The bees made papier-mâché of our roofs. Especially after light rain. Men couldn’t un-gunk them with just a rake or a broom. It was cloudy most days. Everything was covered in their sweater sets: sidewalk, bicycle, car mirror, porch eave, the dog’s flopping ears. A collapse of moth breath took over the evenings. Skeeters celebrated by feasting, sucking our blood in giddy teaspoons, fat on the heat of it. We spent so much time outside looking at the aftermath. We weren’t sure what to do without them. It all happened so suddenly, like an afternoon of thunder weather. And then, plunk, soundless mounds of them. One second, a hum; the next, the inside of a pocket.

Boys shooting stumps off the highway from the deer stand knew when to be quiet to catch animals grazing, but they said the silence was unbearable. The front road just as still as the fields at back property. Farmers could till terrain for a whole afternoon, trying to bury seeds shovel-deep, but the only noise at the end of it was the throb of their blisters. Even the chickens stopped nuzzling, clucking, rooting. Cars idled in the road when the bees fell. Some of us said the grass shriveled up right then and there. Flowers closed their wide chorus mouths and zucchini blooms folded into themselves like spitballs. The dogs kept tilting and leaning their heads, ears up to the sky like something was happening, but only in their frequency. 

Maybe, one says, as stump preachers work the path of Appalachia, god was a woman this whole time. Just, think. Think for a second about the noise of wildness. Think how many more days creation would have taken a man. Cleanliness next to godliness. On the road, our wives trace fingers down our arms leaving tracks in the dirt residue. We don’t talk about the folks whose wives chose to stay. They mumble on with two left feet down the road. The dogs tilt their heads. The rest of us walk like the North Star isn’t in burnout. We keep to the forest edge in dappled light. We count the shotguns, the artillery belts, and the cans of beans. What is it, boy? We split the pickle brine jars between us in the evening. And we would count the stairs to the other side if they should appear before us. It would make due of dawdling.
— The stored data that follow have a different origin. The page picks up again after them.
--- src/rtl/pwm_cmp_pkg.sv ---
`timescale 1ns/1ps
package pwm_cmp_pkg;

    typedef enum logic [1:0] {
        AQ_NONE = 2'b00,
        AQ_CLR  = 2'b01,
        AQ_SET  = 2'b10,
        AQ_RSVD = 2'b11
    } aq_code_t;

    typedef enum logic {
        TB_UP   = 1'b0,
        TB_DOWN = 1'b1
    } tb_state_t;

    typedef enum logic {
        PWM_LO = 1'b0,
        PWM_HI = 1'b1
    } pwm_state_t;

    localparam logic [1:0] ADDR_PRD  = 2'd0;
    localparam logic [1:0] ADDR_CMP  = 2'd1;
    localparam logic [1:0] ADDR_ACT  = 2'd2;
    localparam logic [1:0] ADDR_MODE = 2'd3;

    function automatic logic aq_live(input aq_code_t c);
        return (c == AQ_SET) || (c == AQ_CLR);
    endfunction

endpackage

--- src/rtl/pwm_timebase.sv ---
`timescale 1ns/1ps
module pwm_timebase
    import pwm_cmp_pkg::*;
#(
    parameter int W = 16
) (
    input  logic         clk,
    input  logic         rst_n,
    input  logic [W-1:0] prd,
    output logic [W-1:0] cnt,
    output logic         dir_up,
    output logic         at_zero,
    output logic         at_prd
);
    localparam logic [W-1:0] ONE = W'(1);

    tb_state_t    state, nxt_state;
    logic [W-1:0] nxt_cnt;

    always_ff @(posedge clk) begin
        if (!rst_n) begin
            state <= TB_UP;
            cnt   <= '0;
        end else begin
            state <= nxt_state;
            cnt   <= nxt_cnt;
        end
    end

    always_comb begin
        nxt_state = state;
        nxt_cnt   = cnt;
        unique case (state)
            TB_UP: begin
                if (cnt >= prd) begin
                    if (prd == '0) begin
                        nxt_cnt = '0;
                    end else begin
                        nxt_state = TB_DOWN;
                        nxt_cnt   = cnt - ONE;
                    end
                end else begin
                    nxt_cnt = cnt + ONE;
                end
            end
            TB_DOWN: begin
                if (cnt == '0) begin
                    nxt_state = TB_UP;
                    nxt_cnt   = (prd == '0) ? '0 : ONE;
                end else begin
                    nxt_cnt = cnt - ONE;
                end
            end
        endcase
    end

    always_comb begin
        dir_up  = (state == TB_UP);
        at_zero = (cnt == '0);
        at_prd  = (cnt == prd);
    end

endmodule

--- src/rtl/pwm_cmp_shadow.sv ---
`timescale 1ns/1ps
module pwm_cmp_shadow #(
    parameter int W = 16
) (
    input  logic         clk,
    input  logic         rst_n,
    input  logic         wr_en,
    input  logic [W-1:0] wdata,
    input  logic         at_zero,
    input  logic         at_prd,
    input  logic         zero_only,
    output logic [W-1:0] shadow,
    output logic [W-1:0] active
);
    logic load;

    always_comb load = at_zero || (at_prd && !zero_only);

    always_ff @(posedge clk) begin
        if (!rst_n) begin
            shadow <= '0;
            active <= '0;
        end else begin
            if (wr_en) shadow <= wdata;
            if (load)  active <= shadow;
        end
    end

endmodule

--- src/rtl/pwm_action_qual.sv ---
`timescale 1ns/1ps
module pwm_action_qual
    import pwm_cmp_pkg::*;
(
    input  logic       clk,
    input  logic       rst_n,
    input  logic [7:0] aq_word,
    input  logic       ev_zero,
    input  logic       ev_prd,
    input  logic       ev_up,
    input  logic       ev_dn,
    output logic       pwm
);
    aq_code_t   c_zero, c_prd, c_up, c_dn, c_cmp, win;
    pwm_state_t state, nxt_state;

    always_comb begin
        c_zero = aq_code_t'(aq_word[1:0]);
        c_prd  = aq_code_t'(aq_word[3:2]);
        c_up   = aq_code_t'(aq_word[5:4]);
        c_dn   = aq_code_t'(aq_word[7:6]);
        c_cmp  = ev_up ? c_up : (ev_dn ? c_dn : AQ_NONE);
        if ((ev_up || ev_dn) && aq_live(c_cmp)) win = c_cmp;
        else if (ev_prd && aq_live(c_prd))      win = c_prd;
        else if (ev_zero && aq_live(c_zero))    win = c_zero;
        else                                    win = AQ_NONE;
    end

    always_ff @(posedge clk) begin
        if (!rst_n) state <= PWM_LO;
        else        state <= nxt_state;
    end

    always_comb begin
        nxt_state = state;
        unique case (state)
            PWM_LO: if (win == AQ_SET) nxt_state = PWM_HI;
            PWM_HI: if (win == AQ_CLR) nxt_state = PWM_LO;
        endcase
    end

    always_comb pwm = (state == PWM_HI);

endmodule
File: src/rtl/cfgw_tick.sv
module cfgw_tick #(
    parameter int unsigned TICK_CYCLES = 105
) (
    input  logic clk,
    input  logic rst_n,
    input  logic run,
    output logic tick
);
    localparam int unsigned CW = $clog2(TICK_CYCLES + 1);
    localparam logic [CW-1:0] LAST = CW'(TICK_CYCLES - 1);

    logic [CW-1:0] cnt_q;

    always_ff @(posedge clk or negedge rst_n) begin
        if (!rst_n) begin
            cnt_q <= '0;
        end else if (!run || cnt_q == LAST) begin
            cnt_q <= '0;
        end else begin
            cnt_q <= cnt_q + 1'b1;
        end
    end

    assign tick = run && (cnt_q == LAST);

endmodule
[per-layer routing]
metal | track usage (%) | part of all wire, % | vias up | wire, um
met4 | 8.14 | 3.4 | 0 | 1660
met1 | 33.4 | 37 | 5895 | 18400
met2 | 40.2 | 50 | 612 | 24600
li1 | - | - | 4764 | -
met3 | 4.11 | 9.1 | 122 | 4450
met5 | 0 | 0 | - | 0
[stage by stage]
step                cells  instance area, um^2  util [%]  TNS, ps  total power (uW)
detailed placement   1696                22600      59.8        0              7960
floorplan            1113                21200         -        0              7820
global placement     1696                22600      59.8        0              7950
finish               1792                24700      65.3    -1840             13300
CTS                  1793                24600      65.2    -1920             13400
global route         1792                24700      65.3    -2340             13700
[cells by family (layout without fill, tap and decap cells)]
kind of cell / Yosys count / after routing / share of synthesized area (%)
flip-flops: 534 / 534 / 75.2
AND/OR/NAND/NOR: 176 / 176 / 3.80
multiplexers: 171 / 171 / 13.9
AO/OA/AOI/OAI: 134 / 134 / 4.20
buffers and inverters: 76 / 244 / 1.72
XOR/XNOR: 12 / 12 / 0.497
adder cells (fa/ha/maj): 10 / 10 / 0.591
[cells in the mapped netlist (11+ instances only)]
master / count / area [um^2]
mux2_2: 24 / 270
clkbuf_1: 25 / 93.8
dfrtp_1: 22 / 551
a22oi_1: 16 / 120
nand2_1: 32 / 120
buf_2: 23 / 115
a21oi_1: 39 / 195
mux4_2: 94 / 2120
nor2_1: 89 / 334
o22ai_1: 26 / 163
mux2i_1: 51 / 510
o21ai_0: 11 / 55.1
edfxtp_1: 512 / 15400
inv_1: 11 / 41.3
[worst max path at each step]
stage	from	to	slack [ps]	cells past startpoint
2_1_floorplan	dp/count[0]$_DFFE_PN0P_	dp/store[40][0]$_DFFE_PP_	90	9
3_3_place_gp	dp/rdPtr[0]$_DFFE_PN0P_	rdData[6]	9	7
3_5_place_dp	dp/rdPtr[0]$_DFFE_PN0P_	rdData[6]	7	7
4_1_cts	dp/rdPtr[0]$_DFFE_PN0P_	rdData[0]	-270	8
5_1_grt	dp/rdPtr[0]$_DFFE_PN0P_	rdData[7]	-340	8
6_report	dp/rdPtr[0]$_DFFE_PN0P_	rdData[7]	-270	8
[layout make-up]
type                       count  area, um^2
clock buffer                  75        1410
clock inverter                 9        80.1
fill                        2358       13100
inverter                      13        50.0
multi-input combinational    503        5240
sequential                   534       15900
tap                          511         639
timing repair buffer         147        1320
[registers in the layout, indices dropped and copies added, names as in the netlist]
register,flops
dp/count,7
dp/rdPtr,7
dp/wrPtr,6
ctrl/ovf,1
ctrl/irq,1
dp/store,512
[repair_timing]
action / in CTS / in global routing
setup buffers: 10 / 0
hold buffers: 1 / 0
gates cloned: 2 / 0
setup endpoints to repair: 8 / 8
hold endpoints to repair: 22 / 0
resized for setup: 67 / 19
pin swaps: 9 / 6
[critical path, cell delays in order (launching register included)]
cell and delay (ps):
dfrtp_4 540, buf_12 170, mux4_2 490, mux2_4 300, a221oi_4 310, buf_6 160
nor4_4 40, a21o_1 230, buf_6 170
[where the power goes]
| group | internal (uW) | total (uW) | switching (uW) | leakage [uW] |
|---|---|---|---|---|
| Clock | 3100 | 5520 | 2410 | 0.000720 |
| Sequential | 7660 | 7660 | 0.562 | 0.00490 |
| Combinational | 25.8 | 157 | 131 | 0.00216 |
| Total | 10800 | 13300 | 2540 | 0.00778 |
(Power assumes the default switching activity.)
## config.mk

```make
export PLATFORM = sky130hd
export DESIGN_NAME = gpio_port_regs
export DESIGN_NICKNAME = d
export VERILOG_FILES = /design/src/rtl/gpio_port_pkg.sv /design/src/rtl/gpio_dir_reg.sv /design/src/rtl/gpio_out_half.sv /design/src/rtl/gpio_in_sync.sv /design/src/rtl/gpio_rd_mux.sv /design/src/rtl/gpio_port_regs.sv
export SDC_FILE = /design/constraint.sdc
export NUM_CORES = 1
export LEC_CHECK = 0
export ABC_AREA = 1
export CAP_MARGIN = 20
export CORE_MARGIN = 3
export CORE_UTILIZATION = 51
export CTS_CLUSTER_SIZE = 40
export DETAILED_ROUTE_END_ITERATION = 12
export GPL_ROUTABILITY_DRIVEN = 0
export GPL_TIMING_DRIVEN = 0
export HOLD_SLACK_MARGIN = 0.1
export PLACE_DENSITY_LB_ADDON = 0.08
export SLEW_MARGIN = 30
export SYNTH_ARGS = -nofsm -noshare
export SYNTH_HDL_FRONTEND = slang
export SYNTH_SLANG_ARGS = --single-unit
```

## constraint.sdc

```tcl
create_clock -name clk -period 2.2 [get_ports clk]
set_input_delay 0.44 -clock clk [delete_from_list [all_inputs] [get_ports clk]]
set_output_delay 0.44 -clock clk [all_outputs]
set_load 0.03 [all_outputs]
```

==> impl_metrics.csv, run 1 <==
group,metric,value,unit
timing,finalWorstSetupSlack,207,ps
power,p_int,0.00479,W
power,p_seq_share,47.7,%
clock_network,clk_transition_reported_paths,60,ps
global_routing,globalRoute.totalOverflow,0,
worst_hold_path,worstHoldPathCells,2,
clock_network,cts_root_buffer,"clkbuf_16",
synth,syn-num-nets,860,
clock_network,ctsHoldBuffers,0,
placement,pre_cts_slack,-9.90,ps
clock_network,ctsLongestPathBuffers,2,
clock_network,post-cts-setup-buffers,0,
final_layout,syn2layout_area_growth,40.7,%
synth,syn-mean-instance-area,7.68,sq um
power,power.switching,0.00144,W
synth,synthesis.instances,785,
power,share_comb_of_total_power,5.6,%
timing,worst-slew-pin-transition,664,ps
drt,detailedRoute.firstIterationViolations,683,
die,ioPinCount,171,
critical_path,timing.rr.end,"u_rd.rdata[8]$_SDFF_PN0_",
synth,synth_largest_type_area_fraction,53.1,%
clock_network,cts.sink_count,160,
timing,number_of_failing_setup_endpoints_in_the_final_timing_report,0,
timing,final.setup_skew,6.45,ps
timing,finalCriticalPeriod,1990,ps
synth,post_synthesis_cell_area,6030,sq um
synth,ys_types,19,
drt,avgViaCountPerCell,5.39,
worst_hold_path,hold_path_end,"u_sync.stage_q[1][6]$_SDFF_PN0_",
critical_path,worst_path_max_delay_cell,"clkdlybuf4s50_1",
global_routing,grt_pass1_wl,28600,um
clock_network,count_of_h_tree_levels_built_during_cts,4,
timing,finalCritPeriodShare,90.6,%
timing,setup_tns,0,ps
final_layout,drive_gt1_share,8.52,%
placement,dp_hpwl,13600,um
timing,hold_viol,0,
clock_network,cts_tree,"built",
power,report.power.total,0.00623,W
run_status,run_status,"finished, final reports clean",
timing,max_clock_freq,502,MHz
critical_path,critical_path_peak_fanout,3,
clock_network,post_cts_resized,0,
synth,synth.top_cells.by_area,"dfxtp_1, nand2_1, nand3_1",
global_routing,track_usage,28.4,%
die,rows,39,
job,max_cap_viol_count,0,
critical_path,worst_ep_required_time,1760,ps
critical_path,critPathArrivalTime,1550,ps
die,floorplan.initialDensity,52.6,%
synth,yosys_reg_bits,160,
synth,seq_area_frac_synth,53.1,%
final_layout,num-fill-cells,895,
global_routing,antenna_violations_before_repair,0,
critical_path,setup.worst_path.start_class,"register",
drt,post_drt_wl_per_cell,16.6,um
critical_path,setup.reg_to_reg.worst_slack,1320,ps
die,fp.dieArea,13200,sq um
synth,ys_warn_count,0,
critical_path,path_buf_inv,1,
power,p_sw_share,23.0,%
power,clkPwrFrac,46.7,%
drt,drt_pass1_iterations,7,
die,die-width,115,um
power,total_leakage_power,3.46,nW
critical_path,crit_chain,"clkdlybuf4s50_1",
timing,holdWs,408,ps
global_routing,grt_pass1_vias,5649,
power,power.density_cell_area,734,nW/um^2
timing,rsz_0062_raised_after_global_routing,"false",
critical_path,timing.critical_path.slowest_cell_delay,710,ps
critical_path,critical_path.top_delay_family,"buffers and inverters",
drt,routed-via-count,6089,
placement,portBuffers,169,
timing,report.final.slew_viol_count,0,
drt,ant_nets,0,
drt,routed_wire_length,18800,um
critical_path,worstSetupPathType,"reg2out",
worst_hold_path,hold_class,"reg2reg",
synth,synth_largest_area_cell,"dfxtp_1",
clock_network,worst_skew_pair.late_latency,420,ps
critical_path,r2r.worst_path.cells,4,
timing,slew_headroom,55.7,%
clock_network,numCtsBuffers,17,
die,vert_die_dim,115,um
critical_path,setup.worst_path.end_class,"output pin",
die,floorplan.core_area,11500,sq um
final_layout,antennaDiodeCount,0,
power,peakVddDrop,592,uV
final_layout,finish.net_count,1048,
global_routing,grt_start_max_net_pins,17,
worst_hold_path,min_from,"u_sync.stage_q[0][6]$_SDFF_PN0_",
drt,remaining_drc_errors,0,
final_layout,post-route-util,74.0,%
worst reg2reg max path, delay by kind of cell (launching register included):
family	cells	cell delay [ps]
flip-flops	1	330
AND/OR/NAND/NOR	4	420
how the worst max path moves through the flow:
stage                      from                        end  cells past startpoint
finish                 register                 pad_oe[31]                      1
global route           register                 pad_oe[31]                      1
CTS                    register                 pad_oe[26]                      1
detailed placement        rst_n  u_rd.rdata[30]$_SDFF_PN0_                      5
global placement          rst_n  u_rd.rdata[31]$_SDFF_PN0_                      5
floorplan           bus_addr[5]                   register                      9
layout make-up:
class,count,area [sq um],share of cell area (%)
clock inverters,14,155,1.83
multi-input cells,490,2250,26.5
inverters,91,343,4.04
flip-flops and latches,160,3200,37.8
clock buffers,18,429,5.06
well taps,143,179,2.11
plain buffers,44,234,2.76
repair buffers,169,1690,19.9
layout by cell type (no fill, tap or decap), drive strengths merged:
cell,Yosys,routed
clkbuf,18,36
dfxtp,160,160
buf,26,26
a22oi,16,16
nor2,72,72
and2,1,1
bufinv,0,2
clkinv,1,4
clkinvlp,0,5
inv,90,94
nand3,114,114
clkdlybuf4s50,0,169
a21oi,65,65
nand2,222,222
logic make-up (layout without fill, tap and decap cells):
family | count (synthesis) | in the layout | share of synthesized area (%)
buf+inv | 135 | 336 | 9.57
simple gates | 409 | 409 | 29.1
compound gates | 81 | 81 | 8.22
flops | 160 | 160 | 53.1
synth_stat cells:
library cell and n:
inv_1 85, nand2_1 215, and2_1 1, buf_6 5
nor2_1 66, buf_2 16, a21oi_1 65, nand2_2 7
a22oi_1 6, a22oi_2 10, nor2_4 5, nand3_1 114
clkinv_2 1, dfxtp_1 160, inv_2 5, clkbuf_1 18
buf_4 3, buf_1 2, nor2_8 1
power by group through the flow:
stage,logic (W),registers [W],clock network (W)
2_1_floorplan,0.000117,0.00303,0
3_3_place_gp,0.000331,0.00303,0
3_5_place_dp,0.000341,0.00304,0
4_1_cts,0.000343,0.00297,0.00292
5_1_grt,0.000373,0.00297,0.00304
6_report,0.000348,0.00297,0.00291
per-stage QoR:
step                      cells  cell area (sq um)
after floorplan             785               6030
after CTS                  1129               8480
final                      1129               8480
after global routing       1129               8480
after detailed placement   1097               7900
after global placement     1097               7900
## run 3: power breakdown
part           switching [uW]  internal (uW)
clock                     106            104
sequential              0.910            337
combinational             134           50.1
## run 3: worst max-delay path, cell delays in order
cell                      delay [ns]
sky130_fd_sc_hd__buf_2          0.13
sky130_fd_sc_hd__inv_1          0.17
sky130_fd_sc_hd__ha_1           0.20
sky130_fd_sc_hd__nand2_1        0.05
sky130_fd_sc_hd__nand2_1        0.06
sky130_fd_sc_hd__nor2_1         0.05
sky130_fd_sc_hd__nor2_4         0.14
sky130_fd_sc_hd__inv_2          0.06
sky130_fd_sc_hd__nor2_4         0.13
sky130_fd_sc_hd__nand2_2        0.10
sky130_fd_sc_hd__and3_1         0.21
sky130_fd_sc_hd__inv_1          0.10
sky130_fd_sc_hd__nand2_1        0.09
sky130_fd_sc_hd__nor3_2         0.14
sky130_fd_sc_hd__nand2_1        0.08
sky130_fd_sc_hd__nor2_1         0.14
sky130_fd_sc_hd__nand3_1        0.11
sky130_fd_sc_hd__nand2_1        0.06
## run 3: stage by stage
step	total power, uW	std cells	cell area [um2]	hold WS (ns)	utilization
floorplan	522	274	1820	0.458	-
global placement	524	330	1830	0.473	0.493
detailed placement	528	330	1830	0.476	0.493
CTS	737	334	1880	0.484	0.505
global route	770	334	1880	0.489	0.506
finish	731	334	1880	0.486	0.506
[config.mk]
export PLATFORM = sky130hd
export DESIGN_NAME = msi_line_bridge
export DESIGN_NICKNAME = d
export VERILOG_FILES = /design/src/rtl/msi_line_bridge.sv
export SDC_FILE = /design/constraint.sdc
export NUM_CORES = 1
export LEC_CHECK = 0
export ABC_AREA = 0
export CORE_MARGIN = 5
export CORE_UTILIZATION = 45
export CTS_BUF_LIST = sky130_fd_sc_hd__clkbuf_8 sky130_fd_sc_hd__clkbuf_16
export DETAILED_ROUTE_END_ITERATION = 7
export HOLD_SLACK_MARGIN = 0.12
export PLACE_DENSITY_LB_ADDON = 0.3
export SLEW_MARGIN = 20
export SYNTH_ARGS = -nofsm -noshare
export SYNTH_HDL_FRONTEND = slang
export SYNTH_SLANG_ARGS = --single-unit
[constraint.sdc]
create_clock -name clk -period 4.1 [get_ports clk]
set_input_delay 0.82 -clock clk [delete_from_list [all_inputs] [get_ports clk]]
set_output_delay 0.82 -clock clk [all_outputs]
set_load 0.005 [all_outputs]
Some of us refused to leave. How will she braid her hair? We try not to miss them, but little things gnaw at us like a worry stone. What if he forgets to turn off the stove again? We gave them our stuff like a cashless yard sale, told them what’s a keepsake, what’s just another thing we would leave if it was all burning. We showed them what to keep, and how.

The lack makes the walk to Heaven feel barren. Our wives no longer want to rub the knots out of our hair before bed. Our daughters have no buttercups to test underneath their chins. The trees fall like grown men. 

We don’t know what we’ll see when we get there. The pesticides weren’t just a southern treatment — that’s where we’re currently resting our blame. Ditch preachers call out that the north won again when we walk past. They’ve seen beyond our reaches, will read our palms for a dollar, & tell a fortune in any number of cards. Some of us are only guilty of believing them. One lady who used to work the cash register at the local grocery compares our new found beliefs to the Wheel of Fortune. Constantly changin’ with the spin of seasons. A neighbor’s daughter pretends to be Vanna White, holding her hands up like she’s got white evening gloves on. A letter just a wishing penny on her lips. We all think, like lanterns blinking on in gray dusk, surely there’ll be debutantes in heaven, surely a few kitten heel clicks will mark our way home. But maybe that’s just the farm in us speaking, the black and white parts.